The magistrate is part of the group of progressives within the highest body of justice. President Joe Biden will be in charge of finding his replacement
The US media announced on Wednesday that progressive judge Stephen Breyer is preparing to retire, which will open the opportunity for President Joe Biden to look for a replacement.
Breyer, 83, is one of nine members of the highest court in the United States, where the Conservatives currently hold a 6-3 majority.
White House spokeswoman Jen Psaki said in a message on Twitter that the government has no information about Breyer’s plans, explaining that Supreme Court justices traditionally make their own decisions about when to retire and how to communicate it.
However, and according to published information, Breyer plans to retire at the end of his current term, at the end of June, which would allow Biden to choose a successor and ensure that the Senate confirms him before the scheduled mid-term elections. in November, in which the Democrats could lose control of the upper house.
The Democratic president promised that, given the chance, he would appoint a black woman to the Supreme Court. The name of Judge Ketanji Brown Jackson, of the federal appeals court in Washington, is one of the most popular names for the position.
In recent years, as the composition of the highest court became more conservative, Breyer stood out for his pragmatic role, trying to forge majorities with more moderate justices, both to the right and left of center.
Breyer has been a judge since 1994 when he was appointed by Democratic President Bill Clinton.
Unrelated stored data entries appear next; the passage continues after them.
File: src/hdl/acr_pkg.sv
package acr_pkg;

  // Pin order inside the synchroniser bundle
  localparam int PIN_W = 3;
  localparam int PIN_CNV = 0;
  localparam int PIN_SDI = 1;
  localparam int PIN_SCK = 2;

  // Conversion timing: longest conversion time, rounded down to cycles
  localparam int CLK_PERIOD_NS = 10;
  localparam int CONV_TIME_NS = 300;
  localparam int CONV_CYCLES = (CONV_TIME_NS / CLK_PERIOD_NS < 1) ? 1 : CONV_TIME_NS / CLK_PERIOD_NS;
  localparam logic [7:0] CONV_LAST = 8'(CONV_CYCLES - 1);

  // Readout word layout
  localparam int RESULT_BITS = 20;
  localparam int STATUS_BITS = 6;
  localparam int WORD_BITS = 27;
  localparam logic [4:0] LEN_DATA = 5'h14;
  localparam logic [4:0] LEN_STAT = 5'h1a;

  // Register map (byte addresses)
  localparam int ADDR_W = 8;
  localparam logic [7:0] REG_CFG = 8'h00;
  localparam logic [7:0] REG_STATUS = 8'h04;
  localparam logic [7:0] REG_RESULT = 8'h08;

  // Configuration fields
  localparam int CFG_W = 4;
  localparam int CFG_TURBO = 0;
  localparam int CFG_STAT_EN = 1;
  localparam int CFG_SPAN = 2;
  localparam int CFG_HIGHZ = 3;
  localparam logic [3:0] CFG_RST = 4'h0;

  // Status register fields
  localparam int STS_CONV = 0;
  localparam int STS_RD_LO = 1;
  localparam int STS_TURBO_CAP = 3;
  localparam int STS_OE = 4;

  localparam logic [1:0] RESP_OKAY = 2'h0;
  localparam logic [1:0] RESP_SLVERR = 2'h2;

  typedef enum logic [1:0] {
    RD_IDLE = 2'b00,
    RD_ARMED = 2'b01,
    RD_SHIFT = 2'b10
  } acr_rd_e;

endpackage : acr_pkg

File: src/hdl/acr_sync_if.sv
`timescale 1ns/1ns
interface acr_sync_if;
  import acr_pkg::*;
  logic [PIN_W-1:0] raw;
  logic [PIN_W-1:0] lvl;
  logic [PIN_W-1:0] rise;
  logic [PIN_W-1:0] fall;
  modport sync (input raw, output lvl, output rise, output fall);
  modport user (output raw, input lvl, input rise, input fall);
endinterface : acr_sync_if

File: src/hdl/acr_pin_sync.sv
`timescale 1ns/1ns
module acr_pin_sync
  import acr_pkg::*;
(
  input wire logic clk,
  input wire logic srst,
  acr_sync_if.sync port
);
  typedef struct packed {
    logic [PIN_W-1:0] m1;
    logic [PIN_W-1:0] m2;
    logic [PIN_W-1:0] m3;
  } acr_sync_s;

  acr_sync_s st_r;
  acr_sync_s st_nxt;

  // First stage feeds only the second; edges look at stages two and three
  always_comb begin
    st_nxt = st_r;
    st_nxt.m1 = port.raw;
    st_nxt.m2 = st_r.m1;
    st_nxt.m3 = st_r.m2;
  end

  always_ff @(posedge clk) begin
    if (srst) begin
      st_r <= '0;
    end else begin
      st_r <= st_nxt;
    end
  end

  assign port.lvl = st_r.m2;
  assign port.rise = st_r.m2 & ~st_r.m3;
  assign port.fall = ~st_r.m2 & st_r.m3;
endmodule : acr_pin_sync

File: src/hdl/acr_readout.sv
// How it works
// [RULE_01] Host keeps turbo cleared for non-turbo modes; turbo resets to zero.
// [RULE_02] Host holds the serial input high during 3-wire conversions.
// [RULE_03] Conversion-start rising edge begins a conversion and releases the output.
// [RULE_04] A 3-wire non-busy conversion completes whatever conversion-start does later.
// [RULE_05] Host returns conversion-start high in time to avoid busy indication.
// [RULE_06] Host keeps SCK quiet during conversion.
// [RULE_07] Conversion-start fall presents MSB; SCK falling edges shift the rest.
// [RULE_08] Output releases after edge 20, or after edge 26 with status.
// [RULE_09] 3-wire non-busy and turbo release at last edge or conversion-start rise.
// [RULE_10] Busy mode keeps the output released until conversion completes.
// [RULE_11] Host holds conversion-start low through conversion for busy indication.
// [RULE_12] Busy mode drives output low at completion, then shifts MSB first.
// [RULE_13] Result fills the first twenty falling edges, then optional status.
// [RULE_14] Busy mode releases after one extra edge or conversion-start rise.
// [RULE_15] Host keeps shared-output contention short; output survives it.
// [RULE_16] Turbo mode shifts out the previous conversion's result.
// [RULE_17] Host holds conversion-start high in 4-wire modes, serial input high at start.
// [RULE_18] Host waits first quiet interval before selecting in turbo mode.
// [RULE_19] 4-wire serial input fall presents MSB; SCK falling edges shift the rest.
// [RULE_20] Host leaves second quiet interval before next conversion start.
// [RULE_21] Host may borrow serial input early, but raises it in time.
// [RULE_22] 4-wire non-busy releases at last edge or serial input rise.
// [RULE_23] Status order: clamp flag, span, high-impedance, turbo, two reserved zeros.
// [RULE_24] Readout behaviour chosen from turbo setting and pins at conversion start; pins unused then, busy set by conversion-start level at completion.
// [RULE_25] Count falling edges; release once the final bit is passed.
//
// The implementer's own choices: the address map and the AXI4-Lite slave port.
`timescale 1ns/1ns
module acr_readout
  import acr_pkg::*;
(
  input wire logic clk,
  input wire logic srst,
  input wire logic conversion_start,
  input wire logic serial_input_line,
  input wire logic sck,
  output logic serial_output_line_o,
  output logic serial_output_line_oe,
  input wire logic [RESULT_BITS-1:0] sample_in,
  input wire logic overvoltage_clamp_flag,
  input wire logic [ADDR_W-1:0] s_axi_awaddr,
  input wire logic s_axi_awvalid,
  output logic s_axi_awready,
  input wire logic [31:0] s_axi_wdata,
  input wire logic [3:0] s_axi_wstrb,
  input wire logic s_axi_wvalid,
  output logic s_axi_wready,
  output logic [1:0] s_axi_bresp,
  output logic s_axi_bvalid,
  input wire logic s_axi_bready,
  input wire logic [ADDR_W-1:0] s_axi_araddr,
  input wire logic s_axi_arvalid,
  output logic s_axi_arready,
  output logic [31:0] s_axi_rdata,
  output logic [1:0] s_axi_rresp,
  output logic s_axi_rvalid,
  input wire logic s_axi_rready
);
  typedef struct packed {
    logic [CFG_W-1:0] cfg;
    logic conv_busy;
    logic [7:0] conv_cnt;
    logic turbo_cap;
    logic [RESULT_BITS-1:0] result;
    logic [RESULT_BITS-1:0] prev;
    acr_rd_e rd;
    logic rel_sdi;
    logic [WORD_BITS-1:0] shreg;
    logic [4:0] bit_cnt;
    logic [4:0] limit;
    logic oe;
    logic aw_got;
    logic [ADDR_W-1:0] aw_addr;
    logic w_got;
    logic [CFG_W-1:0] w_data;
    logic w_strb0;
    logic bvalid;
    logic [1:0] bresp;
    logic rvalid;
    logic [31:0] rdata;
    logic [1:0] rresp;
  } acr_state_s;

  acr_state_s st_r;
  acr_state_s st_nxt;

  acr_sync_if pins ();

  assign pins.raw[PIN_CNV] = conversion_start;
  assign pins.raw[PIN_SDI] = serial_input_line;
  assign pins.raw[PIN_SCK] = sck;

  acr_pin_sync u_sync (
    .clk(clk),
    .srst(srst),
    .port(pins.sync)
  );

  logic cnv_lvl;
  logic cnv_rise;
  logic cnv_fall;
  logic sdi_rise;
  logic sdi_fall;
  logic sck_fall;
  logic conv_done;
  logic rd_load;
  logic [STATUS_BITS-1:0] stat_bits;

  assign cnv_lvl = pins.lvl[PIN_CNV];
  assign cnv_rise = pins.rise[PIN_CNV];
  assign cnv_fall = pins.fall[PIN_CNV];
  assign sdi_rise = pins.rise[PIN_SDI];
  assign sdi_fall = pins.fall[PIN_SDI];
  assign sck_fall = pins.fall[PIN_SCK];

  // Busy framing puts a leading zero ahead of the MSB and stretches by one edge
  function automatic logic [WORD_BITS-1:0] pack_word(input logic [RESULT_BITS-1:0] d,
                                                     input logic [STATUS_BITS-1:0] s,
                                                     input logic busy);
    return busy ? {1'b0, d, s} : {d, s, 1'b0};
  endfunction : pack_word

  function automatic logic [4:0] word_len(input logic stat_en, input logic busy);
    logic [4:0] len;
    len = stat_en ? LEN_STAT : LEN_DATA;
    return busy ? len + 5'h01 : len;
  endfunction : word_len

  always_comb begin
    st_nxt = st_r;
    rd_load = 1'b0;
    stat_bits = {overvoltage_clamp_flag, st_r.cfg[CFG_SPAN], st_r.cfg[CFG_HIGHZ],
                 st_r.cfg[CFG_TURBO], 2'b00}; // RULE_23
    conv_done = st_r.conv_busy && (st_r.conv_cnt == CONV_LAST);

    // Conversion timer ignores both pins once running
    if (st_r.conv_busy) begin
      st_nxt.conv_cnt = st_r.conv_cnt + 8'h01; // RULE_04
    end
    if (conv_done) begin
      st_nxt.conv_busy = 1'b0;
      st_nxt.result = sample_in;
    end

    unique case (st_r.rd)
      RD_IDLE: begin
        if (conv_done && !st_r.turbo_cap) begin
          if (!cnv_lvl) begin
            // Busy indication: drive low now, MSB after the next falling edge
            st_nxt.shreg = pack_word(sample_in, stat_bits, 1'b1); // RULE_12
            st_nxt.limit = word_len(st_r.cfg[CFG_STAT_EN], 1'b1); // RULE_14
            st_nxt.bit_cnt = 5'h00;
            st_nxt.rel_sdi = 1'b0;
            st_nxt.rd = RD_SHIFT;
            rd_load = 1'b1;
          end else begin
            st_nxt.rd = RD_ARMED; // RULE_24
          end
        end
      end
      RD_ARMED: begin
        if (st_r.turbo_cap) begin
          if (sdi_fall) begin
            st_nxt.shreg = pack_word(st_r.prev, stat_bits, 1'b0); // RULE_16
            st_nxt.rel_sdi = 1'b0;
            st_nxt.rd = RD_SHIFT;
            rd_load = 1'b1;
          end
        end else if (cnv_fall || sdi_fall) begin
          st_nxt.shreg = pack_word(st_r.result, stat_bits, 1'b0); // RULE_07 RULE_19
          st_nxt.rel_sdi = !cnv_fall; // RULE_22
          st_nxt.rd = RD_SHIFT;
          rd_load = 1'b1;
        end
        if (rd_load) begin
          st_nxt.limit = word_len(st_r.cfg[CFG_STAT_EN], 1'b0); // RULE_08 RULE_13
          st_nxt.bit_cnt = 5'h00;
        end
      end
      RD_SHIFT: begin
        if (sck_fall) begin
          st_nxt.shreg = {st_r.shreg[WORD_BITS-2:0], 1'b0};
          st_nxt.bit_cnt = st_r.bit_cnt + 5'h01; // RULE_25
          if (st_r.bit_cnt + 5'h01 == st_r.limit) begin
            st_nxt.rd = RD_IDLE; // RULE_08 RULE_09
          end
        end
        if (sdi_rise && st_r.rel_sdi) begin
          st_nxt.rd = RD_IDLE; // RULE_22
        end
      end
      default: st_nxt.rd = RD_IDLE;
    endcase

    // A new conversion-start edge outranks any readout in progress
    if (cnv_rise) begin
      st_nxt.rd = RD_IDLE; // RULE_03 RULE_09 RULE_14
      if (!st_r.conv_busy) begin
        st_nxt.conv_busy = 1'b1; // RULE_03
        st_nxt.conv_cnt = 8'h00;
        st_nxt.turbo_cap = st_r.cfg[CFG_TURBO]; // RULE_24
        if (st_r.cfg[CFG_TURBO]) begin
          st_nxt.prev = conv_done ? sample_in : st_r.result; // RULE_16
          st_nxt.rd = RD_ARMED;
        end
      end
    end
    st_nxt.oe = (st_nxt.rd == RD_SHIFT); // RULE_10

    // Register bus: address and data taken independently, answered together
    if (st_r.bvalid && s_axi_bready) begin
      st_nxt.bvalid = 1'b0;
    end
    if (s_axi_awvalid && s_axi_awready) begin
      st_nxt.aw_got = 1'b1;
      st_nxt.aw_addr = s_axi_awaddr;
    end
    if (s_axi_wvalid && s_axi_wready) begin
      st_nxt.w_got = 1'b1;
      st_nxt.w_data = s_axi_wdata[CFG_W-1:0];
      st_nxt.w_strb0 = s_axi_wstrb[0];
    end
    if (st_r.aw_got && st_r.w_got && !st_r.bvalid) begin
      st_nxt.aw_got = 1'b0;
      st_nxt.w_got = 1'b0;
      st_nxt.bvalid = 1'b1;
      st_nxt.bresp = RESP_OKAY;
      if (st_r.aw_addr == REG_CFG) begin
        if (st_r.w_strb0) begin
          st_nxt.cfg = st_r.w_data; // RULE_01
        end
      end else if (st_r.aw_addr != REG_STATUS && st_r.aw_addr != REG_RESULT) begin
        st_nxt.bresp = RESP_SLVERR;
      end
    end

    if (st_r.rvalid && s_axi_rready) begin
      st_nxt.rvalid = 1'b0;
    end
    if (s_axi_arvalid && s_axi_arready) begin
      st_nxt.rvalid = 1'b1;
      st_nxt.rresp = RESP_OKAY;
      st_nxt.rdata = 32'h0000_0000;
      if (s_axi_araddr == REG_CFG) begin
        st_nxt.rdata[CFG_W-1:0] = st_r.cfg;
      end else if (s_axi_araddr == REG_STATUS) begin
        st_nxt.rdata[STS_CONV] = st_r.conv_busy;
        st_nxt.rdata[STS_RD_LO +: 2] = st_r.rd;
        st_nxt.rdata[STS_TURBO_CAP] = st_r.turbo_cap;
        st_nxt.rdata[STS_OE] = st_r.oe;
      end else if (s_axi_araddr == REG_RESULT) begin
        st_nxt.rdata[RESULT_BITS-1:0] = st_r.result;
      end else begin
        st_nxt.rresp = RESP_SLVERR;
      end
    end
  end

  always_ff @(posedge clk) begin
    if (srst) begin
      st_r <= '0;
      st_r.cfg <= CFG_RST; // RULE_01
    end else begin
      st_r <= st_nxt;
    end
  end

  assign serial_output_line_o = st_r.shreg[WORD_BITS-1];
  assign serial_output_line_oe = st_r.oe;
  assign s_axi_awready = !st_r.aw_got && !st_r.bvalid;
  assign s_axi_wready = !st_r.w_got && !st_r.bvalid;
  assign s_axi_bvalid = st_r.bvalid;
  assign s_axi_bresp = st_r.bresp;
  assign s_axi_arready = !st_r.rvalid;
  assign s_axi_rvalid = st_r.rvalid;
  assign s_axi_rdata = st_r.rdata;
  assign s_axi_rresp = st_r.rresp;
endmodule : acr_readout

File: config.mk
export PLATFORM = sky130hd
export DESIGN_NAME = acr_readout
export DESIGN_NICKNAME = d
export VERILOG_FILES = /design/src/hdl/acr_pkg.sv /design/src/hdl/acr_sync_if.sv /design/src/hdl/acr_pin_sync.sv /design/src/hdl/acr_readout.sv
export SDC_FILE = /design/constraint.sdc
export NUM_CORES = 1
export LEC_CHECK = 0
export BUFFER_PORTS_ARGS = -buffer_cell sky130_fd_sc_hd__buf_2
export CORE_UTILIZATION = 25
export DETAILED_ROUTE_END_ITERATION = 6
export GPL_TIMING_DRIVEN = 0
export PLACE_DENSITY = 0.48
export SYNTH_ARGS = -nofsm -noshare
export SYNTH_HDL_FRONTEND = slang
export SYNTH_SLANG_ARGS = --single-unit
File: constraint.sdc
create_clock -name clk -period 2.7 [get_ports clk]
set_input_delay 0.675 -clock clk [delete_from_list [all_inputs] [get_ports clk]]
set_output_delay 0.675 -clock clk [all_outputs]
set_load 0.02 [all_outputs]
==> results by group <==
Clocking
  • Clock-pin slew on the worst setup and hold paths: 0.06 ns
  • CTS root buf: clkbuf_16
  • Clk_lat worst skew: 0.42 ns
  • Num CTS Buffers: 17
  • CTS Sinks: 141
  • CTS tree: yes
  • H-tree Lvls: 4
  • Post-CTS Hold Fix Bufs: 0
  • CTS Buffer Depth: 2

Worst setup path
  • Setup crit end kind: flip-flop
  • Critical Path Fanout Max: 10
  • CP required: a little over 3 ns
  • CP Launch Point: st_r[93]
  • CP arrival: between 2 and 3 ns
  • WS Path Type: reg2reg
  • Internal reg-to-reg setup slack: ~0.12 ns
  • RR Startpoint: st_r[93]
  • Worst setup SP type: flip-flop

Power and ir drop
  • Leakage: 0.00287 µW
  • Power Total: approximately 4700 µW
  • Power Dens Cells: 597 mW/mm²
  • Worst-case vdd ir drop: 0.365 mV

Finish
  • NumNets Final: 952
  • Most frequent cells in the layout: nor2_1 (147), dfxtp_1 (141), a21oi_1 (85), buf_2 (80), nand2_1 (45)
  • Fillers: around 2700
  • Layout cells sized above 1: 21.2%
  • Commonest non-fill, non-tap cell in the layout: nor2_1
  • Antenna cell count: 0
  • Area of the multi-input gates: approximately 0.0031 mm²
  • P&R area growth vs syn: 22.3%
  • Final Util: between 30% and 40%
  • Register Area: 0.00282 mm²

Detailed routing
  • Vias per cell: approximately 4.6
  • Via count of the routed design: ~5500
  • Initial DRT Pass Iterations: 5
  • DRC violations left: 0
  • WL/cell: 15.4 µm
  • Initial DRC Count: 422
  • Final wirelength: roughly 19000 µm
  • Routed Antenna Nets: 0

Timing
  • Peak Freq: 387 MHz
  • Clock Skews: between 0.009 and 0.01 ns
  • Crit share post-route: 95.6%
  • RSZ-0062 raised after global routing: false
  • TNS Setup: 0 ns
  • Fin crit period: approximately 2.6 ns
  • Final Setup Violations: 0
  • Final hold violation count: 0
  • Max_slew headroom: 22.5%
  • Final Max Slew Viols: 0
  • Worst-margin pin slew: roughly 1.2 ns

Yosys
  • Main combinational cell family by area after synthesis: compound AO/OA/AOI/OAI gates
  • Synth Area in Compound Gates: 21.0%
  • Adder-Cell Fraction of Synth Area: about 1.6%
  • Mux cell area share after synthesis: 5.78%
  • Post-synthesis sequential area ratio: 43.9%
  • Most used DFF post-synth: dfxtp_1
  • EDFF count, synth: 0
  • Asr flop ratio synth: 0%
  • Yosys cell types: 47
  • #FFs+latches synth: ~140
  • Syn. warnings: 0
  • Synthesized instance count: 751
  • Post-synthesis cell area: 0.00643 mm²
  • Syn Area/Cell: 8.56 µm²
  • Simple-gate share of the synthesized area: 18.2%
  • XOR/XNOR share of the synthesized area: 1.23%

Floorplan
  • DIE WIDTH: around 160 µm
  • Die Y-Extent: 162 µm
  • Die footprint: approximately 0.026 mm²
  • Ports: 126
  • Core Footprint: 0.0252 mm²
  • Row cnt: 58
  • Initial core utilization: 25.5%

Placement
  • HPWL Detailed: approximately 14000 µm
  • PortBufs: 78
  • GP Congestion: 0.798

Worst hold path
  • Hold path startpoint: s_axi_rready
  • Hold Path Class: in2reg

GRT
  • Gr ovfl total: 0
  • Total GRT Usage: 14.4%
  • Vias in the first global route: 5126
  • Pin count of the biggest net entering global routing: 17
  • Antenna violations before repair: 0
  • First-pass GRT wire length: 28700 µm

Run
  • Max_cap viols: 0

Outcome
  • Result of the run: finished, final reports clean
## registers in the layout, summed over array words and instances, names as in the netlist
register               count
u_sync.st_r                3
st_r                     106
u_sync.port.lvl            3
u_sync.st_nxt              3
s_axi_rdata               20
serial_output_line_oe      1
s_axi_rresp                1
s_axi_bresp                1
serial_output_line_o       1
s_axi_bvalid               1
s_axi_rvalid               1
## cells by family after synthesis
kind of cell	Yosys count
simple gates	262
compound gates	193
flops	141
buf+inv	100
mux	37
xor+xnor	9
fa+ha+maj	8
other cells	1
## critical path, cell delays in order, from the launching register on
cell and delay (ns):
dfxtp_1 0.43, inv_1 0.13, ha_1 0.44, and2_1 0.16
buf_1 0.38, clkbuf_1 0.56, a22oi_1 0.20, a211oi_2 0.21
## layer usage
layer,wire [µm],share of wire (%),global-route usage [%],up-vias
met1,9130,49,19.6,2543
met5,0,0,0,-
li1,-,-,-,2796
met2,8220,44,22.2,141
met3,924,5.0,3.36,22
met4,232,1.3,4.55,0
## per-stage QoR
| step | setup WS [ns] | cells | hold slack [ns] | cell area (µm²) |
|---|---|---|---|---|
| 6_report | 0.118 | 1204 | 0.435 | 7860 |
| 5_1_grt | 0.0254 | 1204 | 0.425 | 7860 |
| 4_1_cts | 0.0213 | 1204 | 0.417 | 7860 |
| 3_5_place_dp | -0.270 | 1172 | 0.430 | 7280 |
| 3_3_place_gp | -0.285 | 1172 | 0.426 | 7280 |
| 2_1_floorplan | 0.548 | 764 | 0.414 | 6480 |
## final timing paths
kind / to / cells past startpoint
min: s_axi_rvalid / 2
max reg2reg: st_r[75] / 7
max: st_r[75] / 7
min reg2reg: u_sync.port.lvl[2] / 1
## power by group
part / internal [µW] / switching, µW / total (µW)
combinational: 97.2 / 173 / 270
sequential: 2110 / 20.6 / 2130
clock: 1380 / 908 / 2290
## cell usage after synthesis, types with 5 or more instances
cell type,number,share of area [%]
nand2b_1,8,0.78
nand2_1,45,2.6
clkbuf_1,43,2.5
nand4_1,5,0.49
xnor2_1,5,0.68
a22oi_1,37,4.3
a211oi_2,20,3.9
nand3_1,9,0.70
a21oi_1,85,6.6
inv_1,11,0.64
o21ai_0,9,0.70
a211oi_1,25,2.9
nor3_1,11,0.86
buf_4,41,4.8
ha_1,8,1.6
mux2i_1,36,5.6
nor2_1,148,8.6
nor2b_1,11,1.1
dfxtp_1,141,44
nor4_1,5,0.49
## repair_timing
action                                  CTS  global route
buffers inserted                          0             0
endpoints found under the setup margin   10            20
gates resized for setup                   1             7
endpoints found under the hold margin     0             0
## layout make-up
class,instances,area share (%)
Clock inverter,10,1.46
Clock buffer,22,5.78
Tap cell,330,5.25
Buffer,89,6.38
Timing Repair Buffer,78,4.96
Multi-Input combinational cell,523,39.7
Sequential cell,141,35.9
Inverter,11,0.525
Power figures use the tool's default switching activity.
Along with the late Justice Ruth Bader Ginsburg, Breyer opted not to resign the last time Democrats controlled the White House and Senate under President Barack Obama.
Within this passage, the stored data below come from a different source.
`config.mk`:
```
export PLATFORM = sky130hd
export DESIGN_NAME = iavs_core
export DESIGN_NICKNAME = d
export VERILOG_FILES = /design/src/core/iavs_pkg.sv /design/src/core/iavs_core.sv
export VERILOG_INCLUDE_DIRS = /design/src /design/src/core
export SDC_FILE = /design/constraint.sdc
export NUM_CORES = 1
export LEC_CHECK = 0
export ABC_AREA = 1
export BUFFER_PORTS_ARGS = -buffer_cell sky130_fd_sc_hd__buf_4
export CAP_MARGIN = 30
export CELL_PAD_IN_SITES_DETAIL_PLACEMENT = 1
export CELL_PAD_IN_SITES_GLOBAL_PLACEMENT = 1
export CORE_UTILIZATION = 40
export CTS_CLUSTER_SIZE = 24
export DETAILED_ROUTE_END_ITERATION = 7
export HOLD_SLACK_MARGIN = 0.02
export PLACE_DENSITY = 0.84
export SLEW_MARGIN = 20
export SYNTH_ARGS = -nofsm -noshare
export SYNTH_HDL_FRONTEND = slang
export SYNTH_HIERARCHICAL = 1
export SYNTH_SLANG_ARGS = --single-unit
```
`constraint.sdc`:
```
create_clock -name clk -period 1.7 [get_ports clk]
set_clock_uncertainty 0.15 [all_clocks]
set_input_delay 0.17 -clock clk [delete_from_list [all_inputs] [get_ports clk]]
set_output_delay 0.17 -clock clk [all_outputs]
set_load 0.02 [all_outputs]
```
Ginsburg died in September 2020, and then-President Donald Trump filled the vacancy with a conservative judge, Amy Coney Barrett.
Often overshadowed by her, Breyer wrote two important opinions in support of abortion rights in a court sharply divided on the issue and exposed his growing discomfort with the death penalty in a series of dissenting opinions crafted in recent years.
Born in San Francisco, Breyer became an Eagle Scout as a teenager and began a stellar academic career at Stanford, graduating with the highest honors. He attended Oxford, where he also received first-class honors in philosophy, politics, and economics. Breyer then attended Harvard Law School, where he worked at the Law Review and graduated with the highest honors.
Breyer’s departure, however, will not change the 6-3 conservative advantage, although his replacement will be nominated by Biden and almost certainly confirmed by a Senate where Democrats have the slimmest majority.
In addition to Ketanji Brown Jackson, names circulating as potential nominees include California Supreme Court Justice Leondra Kruger; noted civil rights attorney Sherrilyn Ifill; and US District Judge Michelle Childs, whom Biden has nominated to be a court of appeals.
Appointments to the Supreme Court, which arbitrates on most major social issues in the United States, have been the subject of political battles for a few years.
Currently, the court has invalidated the compulsory vaccination in large companies decreed by Biden and seems headed to reconsider the right to abortion and expand the right to bear arms.